(Stored data entries)
--- config.mk ---
export PLATFORM = sky130hd
export DESIGN_NAME = stack_unit
export DESIGN_NICKNAME = d
export VERILOG_FILES = /design/src/rtl/stack_pkg.sv /design/src/rtl/pop_assembler.sv /design/src/rtl/stack_unit.sv
export SDC_FILE = /design/constraint.sdc
export NUM_CORES = 1
export LEC_CHECK = 0
export ABC_AREA = 1
export BUFFER_PORTS_ARGS = -buffer_cell sky130_fd_sc_hd__buf_2
export CORE_MARGIN = 3
export CORE_UTILIZATION = 25
export DETAILED_ROUTE_END_ITERATION = 16
export PLACE_DENSITY_LB_ADDON = 0.3
export SYNTH_ARGS = -nofsm -noshare
export SYNTH_HDL_FRONTEND = slang
export SYNTH_SLANG_ARGS = --single-unit
--- constraint.sdc ---
create_clock -name clk -period 4.25 [get_ports clk]
set_input_delay 0.2125 -clock clk [delete_from_list [all_inputs] [get_ports clk]]
set_output_delay 0.2125 -clock clk [all_outputs]
set_load 0.01 [all_outputs]
--- src/rtl/stack_pkg.sv ---
// Shared encodings for the stack engine: push-source selects, pop tags and
// the empty-stack pointer value.
package stack_pkg;

  localparam logic [1:0] SEL_REG   = 2'b00;
  localparam logic [1:0] SEL_PC_HI = 2'b01;
  localparam logic [1:0] SEL_PC_LO = 2'b10;
  localparam logic [1:0] SEL_CCR   = 2'b11;

  typedef enum logic [2:0] {
    TAG_NONE = 3'd0,
    TAG_REG  = 3'd1,
    TAG_PC1  = 3'd2,
    TAG_PC2  = 3'd3,
    TAG_CCR  = 3'd4
  } pop_tag_t;

  // Empty-stack pointer: all ones for the given address width.
  function automatic logic [31:0] sp_reset_val(input int addr_w);
    return (32'd1 << addr_w) - 32'd1;
  endfunction

endpackage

Goal of the exercise :: Extract each line from the entries above that contains the string "constraint".

Exercise output ::
export SDC_FILE = /design/constraint.sdc
--- constraint.sdc ---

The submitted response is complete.